As a reader, probably around the 50-50 mark. If I'm reading smut, I generally there for the sex, not just a story.
That looks like a carbon copy of here, sans erotica.
At some point, if you're writing so much backstory, it may as well be a story in itself. There's ways to do it. I have an old novel where the mc has flashbacks. Currently working on a short story where it opens with a past scene of the mc's father dying, to help set why she's the way she is. I don't even think it's a whole page.
Quote by WannabeWordsmith
Absolutely. Novels was invented when the site was first created. Before we could link chapters together.
I get that a series isn't the same as a novel but we have good reason for the 10k limit.
Firstly, the volunteer moderators won't necessarily have time to read 150000 words.
Secondly, page speed, although less of an issue with larger bandwidths available, is still a concern on mobile devices and those out and about or in poor coverage areas.
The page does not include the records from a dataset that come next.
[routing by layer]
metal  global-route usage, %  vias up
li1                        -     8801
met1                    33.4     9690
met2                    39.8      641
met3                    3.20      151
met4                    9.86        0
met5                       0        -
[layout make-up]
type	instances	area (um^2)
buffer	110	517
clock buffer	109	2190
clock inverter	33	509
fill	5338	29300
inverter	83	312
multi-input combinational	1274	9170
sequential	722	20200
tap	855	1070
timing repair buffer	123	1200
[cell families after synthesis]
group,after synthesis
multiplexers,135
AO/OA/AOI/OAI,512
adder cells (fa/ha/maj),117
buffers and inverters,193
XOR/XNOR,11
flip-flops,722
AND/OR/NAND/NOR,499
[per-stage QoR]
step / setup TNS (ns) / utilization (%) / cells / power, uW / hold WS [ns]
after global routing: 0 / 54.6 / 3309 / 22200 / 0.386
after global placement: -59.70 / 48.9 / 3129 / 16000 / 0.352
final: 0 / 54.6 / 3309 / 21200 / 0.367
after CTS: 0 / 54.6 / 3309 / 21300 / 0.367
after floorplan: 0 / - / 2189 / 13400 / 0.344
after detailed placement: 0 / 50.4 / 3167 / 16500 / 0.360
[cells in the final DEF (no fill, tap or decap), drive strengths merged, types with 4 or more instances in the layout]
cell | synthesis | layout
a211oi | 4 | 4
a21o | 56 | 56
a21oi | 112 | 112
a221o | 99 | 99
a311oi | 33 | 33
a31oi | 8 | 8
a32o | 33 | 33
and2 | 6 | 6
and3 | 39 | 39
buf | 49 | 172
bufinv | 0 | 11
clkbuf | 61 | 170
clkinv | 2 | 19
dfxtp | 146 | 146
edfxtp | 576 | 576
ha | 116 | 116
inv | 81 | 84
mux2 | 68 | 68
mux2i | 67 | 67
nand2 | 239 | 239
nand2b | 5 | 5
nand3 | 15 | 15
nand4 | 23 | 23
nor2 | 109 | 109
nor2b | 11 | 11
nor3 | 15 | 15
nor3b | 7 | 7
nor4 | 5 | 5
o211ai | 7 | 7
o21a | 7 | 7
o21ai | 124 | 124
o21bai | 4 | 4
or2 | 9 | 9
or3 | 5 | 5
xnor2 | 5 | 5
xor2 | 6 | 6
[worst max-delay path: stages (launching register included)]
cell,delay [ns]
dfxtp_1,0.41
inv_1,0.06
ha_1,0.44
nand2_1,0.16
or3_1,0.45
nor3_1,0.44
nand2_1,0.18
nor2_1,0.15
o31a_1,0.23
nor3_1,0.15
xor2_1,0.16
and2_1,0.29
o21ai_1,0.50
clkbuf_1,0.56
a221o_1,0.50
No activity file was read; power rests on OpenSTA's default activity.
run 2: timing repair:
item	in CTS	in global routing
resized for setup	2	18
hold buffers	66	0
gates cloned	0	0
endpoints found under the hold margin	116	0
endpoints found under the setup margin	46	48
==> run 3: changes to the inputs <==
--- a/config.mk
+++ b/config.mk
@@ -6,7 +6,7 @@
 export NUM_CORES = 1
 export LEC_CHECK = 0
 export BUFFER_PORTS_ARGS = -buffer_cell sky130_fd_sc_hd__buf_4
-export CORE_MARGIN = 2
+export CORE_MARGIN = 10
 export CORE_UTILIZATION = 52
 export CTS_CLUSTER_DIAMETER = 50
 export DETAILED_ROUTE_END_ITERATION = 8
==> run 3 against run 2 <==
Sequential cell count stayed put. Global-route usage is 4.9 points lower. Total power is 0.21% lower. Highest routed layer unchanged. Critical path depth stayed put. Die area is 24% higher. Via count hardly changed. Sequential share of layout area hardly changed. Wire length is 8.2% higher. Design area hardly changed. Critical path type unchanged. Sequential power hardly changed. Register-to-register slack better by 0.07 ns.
And thirdly, a wall of text - even if it's broken up with formatting (which we don't offer much availability) into "chapters" isn't very helpful, especially if a reader wants to come back to a piece later. They have to scroll and scroll and scroll to reach the part they were at. That could of course be mitigated to some degree by an automatic ToC if they happened to be at a suitable chapter break, but if they were mid-chapter it's not going to help much. This is not a kindle experience.
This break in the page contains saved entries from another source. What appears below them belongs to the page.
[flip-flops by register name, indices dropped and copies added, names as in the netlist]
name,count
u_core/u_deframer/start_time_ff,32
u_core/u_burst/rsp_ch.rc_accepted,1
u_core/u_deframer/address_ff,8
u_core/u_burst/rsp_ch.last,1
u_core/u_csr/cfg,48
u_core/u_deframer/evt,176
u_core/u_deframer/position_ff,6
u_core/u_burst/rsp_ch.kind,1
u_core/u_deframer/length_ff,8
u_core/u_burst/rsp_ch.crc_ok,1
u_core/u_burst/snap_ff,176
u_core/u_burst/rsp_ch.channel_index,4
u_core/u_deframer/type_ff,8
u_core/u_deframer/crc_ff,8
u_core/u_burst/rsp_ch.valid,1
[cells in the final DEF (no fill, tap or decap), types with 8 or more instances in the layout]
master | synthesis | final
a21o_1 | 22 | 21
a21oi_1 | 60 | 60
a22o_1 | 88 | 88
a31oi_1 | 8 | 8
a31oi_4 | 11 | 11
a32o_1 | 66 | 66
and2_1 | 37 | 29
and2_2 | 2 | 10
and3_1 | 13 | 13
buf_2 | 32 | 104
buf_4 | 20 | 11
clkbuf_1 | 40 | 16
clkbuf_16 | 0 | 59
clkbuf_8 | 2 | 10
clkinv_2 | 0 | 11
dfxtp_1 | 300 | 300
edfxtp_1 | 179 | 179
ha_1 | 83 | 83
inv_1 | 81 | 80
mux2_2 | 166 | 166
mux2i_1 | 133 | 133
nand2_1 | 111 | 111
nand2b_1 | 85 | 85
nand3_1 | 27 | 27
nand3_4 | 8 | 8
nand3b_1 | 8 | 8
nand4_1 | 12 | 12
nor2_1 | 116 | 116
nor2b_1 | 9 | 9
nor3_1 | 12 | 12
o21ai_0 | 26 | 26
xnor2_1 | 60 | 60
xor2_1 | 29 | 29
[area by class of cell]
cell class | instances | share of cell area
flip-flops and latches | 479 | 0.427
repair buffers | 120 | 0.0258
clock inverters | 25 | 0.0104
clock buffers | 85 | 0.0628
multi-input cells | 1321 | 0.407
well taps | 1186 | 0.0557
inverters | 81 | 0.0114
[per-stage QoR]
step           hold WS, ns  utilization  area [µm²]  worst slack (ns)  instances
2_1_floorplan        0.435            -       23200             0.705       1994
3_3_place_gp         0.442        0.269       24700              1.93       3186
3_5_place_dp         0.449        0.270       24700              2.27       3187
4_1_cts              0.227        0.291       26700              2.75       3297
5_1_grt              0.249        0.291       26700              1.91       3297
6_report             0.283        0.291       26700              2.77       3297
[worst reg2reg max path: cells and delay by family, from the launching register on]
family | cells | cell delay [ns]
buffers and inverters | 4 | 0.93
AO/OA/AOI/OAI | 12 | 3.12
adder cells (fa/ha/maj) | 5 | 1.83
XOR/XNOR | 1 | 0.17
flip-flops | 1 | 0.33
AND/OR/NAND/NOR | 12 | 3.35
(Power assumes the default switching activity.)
Also, if one part had some sort of familial relationship, the entire piece would need to be moved to that category. And people can hide that category from their stories list so they'd never find it.
We used to put tags at the top of the story but since they're shown in the list, you know what you're getting before you click through sonthe actual tags are relegated to the bottom when viewing the story itself. Less to skip over.
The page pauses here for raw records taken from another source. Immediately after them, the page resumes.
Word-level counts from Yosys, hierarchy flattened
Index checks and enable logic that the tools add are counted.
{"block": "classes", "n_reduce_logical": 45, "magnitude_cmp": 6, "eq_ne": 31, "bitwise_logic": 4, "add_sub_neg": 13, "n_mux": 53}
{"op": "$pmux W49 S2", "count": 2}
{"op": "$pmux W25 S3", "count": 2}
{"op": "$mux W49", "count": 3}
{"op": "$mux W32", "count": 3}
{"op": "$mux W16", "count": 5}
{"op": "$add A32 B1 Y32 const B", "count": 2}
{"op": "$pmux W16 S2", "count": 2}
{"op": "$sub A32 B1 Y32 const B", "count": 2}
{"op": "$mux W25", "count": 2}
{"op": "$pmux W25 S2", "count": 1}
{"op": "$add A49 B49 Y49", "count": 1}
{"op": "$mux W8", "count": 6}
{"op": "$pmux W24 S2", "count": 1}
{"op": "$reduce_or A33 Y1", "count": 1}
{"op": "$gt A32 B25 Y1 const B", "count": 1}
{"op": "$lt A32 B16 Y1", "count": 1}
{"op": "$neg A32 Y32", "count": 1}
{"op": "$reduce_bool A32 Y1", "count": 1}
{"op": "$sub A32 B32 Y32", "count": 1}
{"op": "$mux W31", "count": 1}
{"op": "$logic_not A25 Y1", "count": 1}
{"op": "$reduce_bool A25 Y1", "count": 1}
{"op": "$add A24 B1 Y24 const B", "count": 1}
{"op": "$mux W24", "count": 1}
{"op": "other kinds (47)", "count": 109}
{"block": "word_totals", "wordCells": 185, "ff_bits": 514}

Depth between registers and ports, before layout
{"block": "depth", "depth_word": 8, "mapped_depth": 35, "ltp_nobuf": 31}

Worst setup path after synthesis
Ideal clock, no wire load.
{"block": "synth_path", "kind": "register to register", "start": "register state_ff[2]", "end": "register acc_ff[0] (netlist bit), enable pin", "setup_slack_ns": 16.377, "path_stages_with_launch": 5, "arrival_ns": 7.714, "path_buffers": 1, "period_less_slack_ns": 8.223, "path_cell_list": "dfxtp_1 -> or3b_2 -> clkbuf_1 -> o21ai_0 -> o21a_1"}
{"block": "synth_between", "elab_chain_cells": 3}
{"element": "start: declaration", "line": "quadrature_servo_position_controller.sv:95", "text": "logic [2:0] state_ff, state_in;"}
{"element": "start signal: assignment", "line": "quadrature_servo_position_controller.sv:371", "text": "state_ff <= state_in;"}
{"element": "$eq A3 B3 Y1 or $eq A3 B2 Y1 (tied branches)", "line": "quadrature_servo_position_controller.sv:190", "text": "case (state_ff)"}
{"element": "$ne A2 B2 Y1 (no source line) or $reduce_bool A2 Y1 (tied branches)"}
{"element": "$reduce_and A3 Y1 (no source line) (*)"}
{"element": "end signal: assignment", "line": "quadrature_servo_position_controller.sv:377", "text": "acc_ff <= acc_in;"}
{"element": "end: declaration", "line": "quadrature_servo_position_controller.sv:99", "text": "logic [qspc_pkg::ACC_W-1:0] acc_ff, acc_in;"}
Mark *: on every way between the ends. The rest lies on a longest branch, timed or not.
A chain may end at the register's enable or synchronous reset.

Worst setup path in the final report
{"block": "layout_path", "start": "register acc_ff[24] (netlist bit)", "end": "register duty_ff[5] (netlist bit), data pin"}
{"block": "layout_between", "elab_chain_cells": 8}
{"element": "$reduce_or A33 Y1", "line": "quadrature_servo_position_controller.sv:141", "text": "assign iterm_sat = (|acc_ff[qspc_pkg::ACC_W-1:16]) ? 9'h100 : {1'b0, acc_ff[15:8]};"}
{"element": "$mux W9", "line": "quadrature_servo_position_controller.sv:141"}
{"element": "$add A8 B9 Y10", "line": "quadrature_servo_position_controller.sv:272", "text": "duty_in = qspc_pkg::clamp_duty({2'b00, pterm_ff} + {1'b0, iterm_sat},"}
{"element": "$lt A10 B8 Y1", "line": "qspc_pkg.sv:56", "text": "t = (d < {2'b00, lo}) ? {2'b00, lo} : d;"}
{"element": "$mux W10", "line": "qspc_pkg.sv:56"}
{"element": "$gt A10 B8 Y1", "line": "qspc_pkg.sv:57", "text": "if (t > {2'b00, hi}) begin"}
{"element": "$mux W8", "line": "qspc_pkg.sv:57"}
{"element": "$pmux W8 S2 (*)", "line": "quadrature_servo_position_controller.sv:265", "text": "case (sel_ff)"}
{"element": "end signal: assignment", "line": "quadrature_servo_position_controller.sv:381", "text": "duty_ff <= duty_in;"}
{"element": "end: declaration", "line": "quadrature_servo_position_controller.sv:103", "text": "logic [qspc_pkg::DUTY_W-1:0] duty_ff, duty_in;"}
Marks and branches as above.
Edit: site search and tag browsing are an ongoing annoyance. Hopefully will be fixed one day.
The 10k limit makes absolute sense to me. I honestly don't know how Laurel handles 750+ word submissions, and nearly hundreds a day, by herself. I don't remember the max count per page on lit, but it auto populates another page for anything longer than a single page. But really, and I may have explained it poorly; that's not what I think Lush should do, it was more so an example of a site that functions similar, but has that option. The issue is novel chapters are seperate submissions, instead of actual pages added, like Wattpad or Quotev does. I don't know how much restructuring that would be, though.
Have a few irons in the fire. Have had writers block for a long while, started rewriting some story layouts, that seemed to get things going. Two of them are erotica; a satirical generic high school story, and a transgender story. The others are for elsewhere. I just might publish them here first, and then to Literotica.
Quote by Kee
Having read all this thread my first thought was to axe Novels, but giving it more thought I suggest something of a compromise: leave it for those few people that really want to write what would legitimately fall into a Novel. In other words a multi chapter story with a connecting arc of characters and plot that has a real beginning, middle, and conclusion, where no chapters can stand alone. To me the difference between a novel and a series is the novel is as I just stated and a series is a group of stories that can stand alone but do have characters that may move in and out and there is no over arching story line that connects them all with a clear beginning, middle, and ending as modern fiction novels do.
That's what the difference is. A novel can be a series(Full series by Charlotte Huges), but a series isn't always a novel. It's like the difference between my Trigun graphic novels, and my Calvin and Hobbes books. One is a series of novels telling one story, while just one C&H book is a series of stories, that have no connections or order.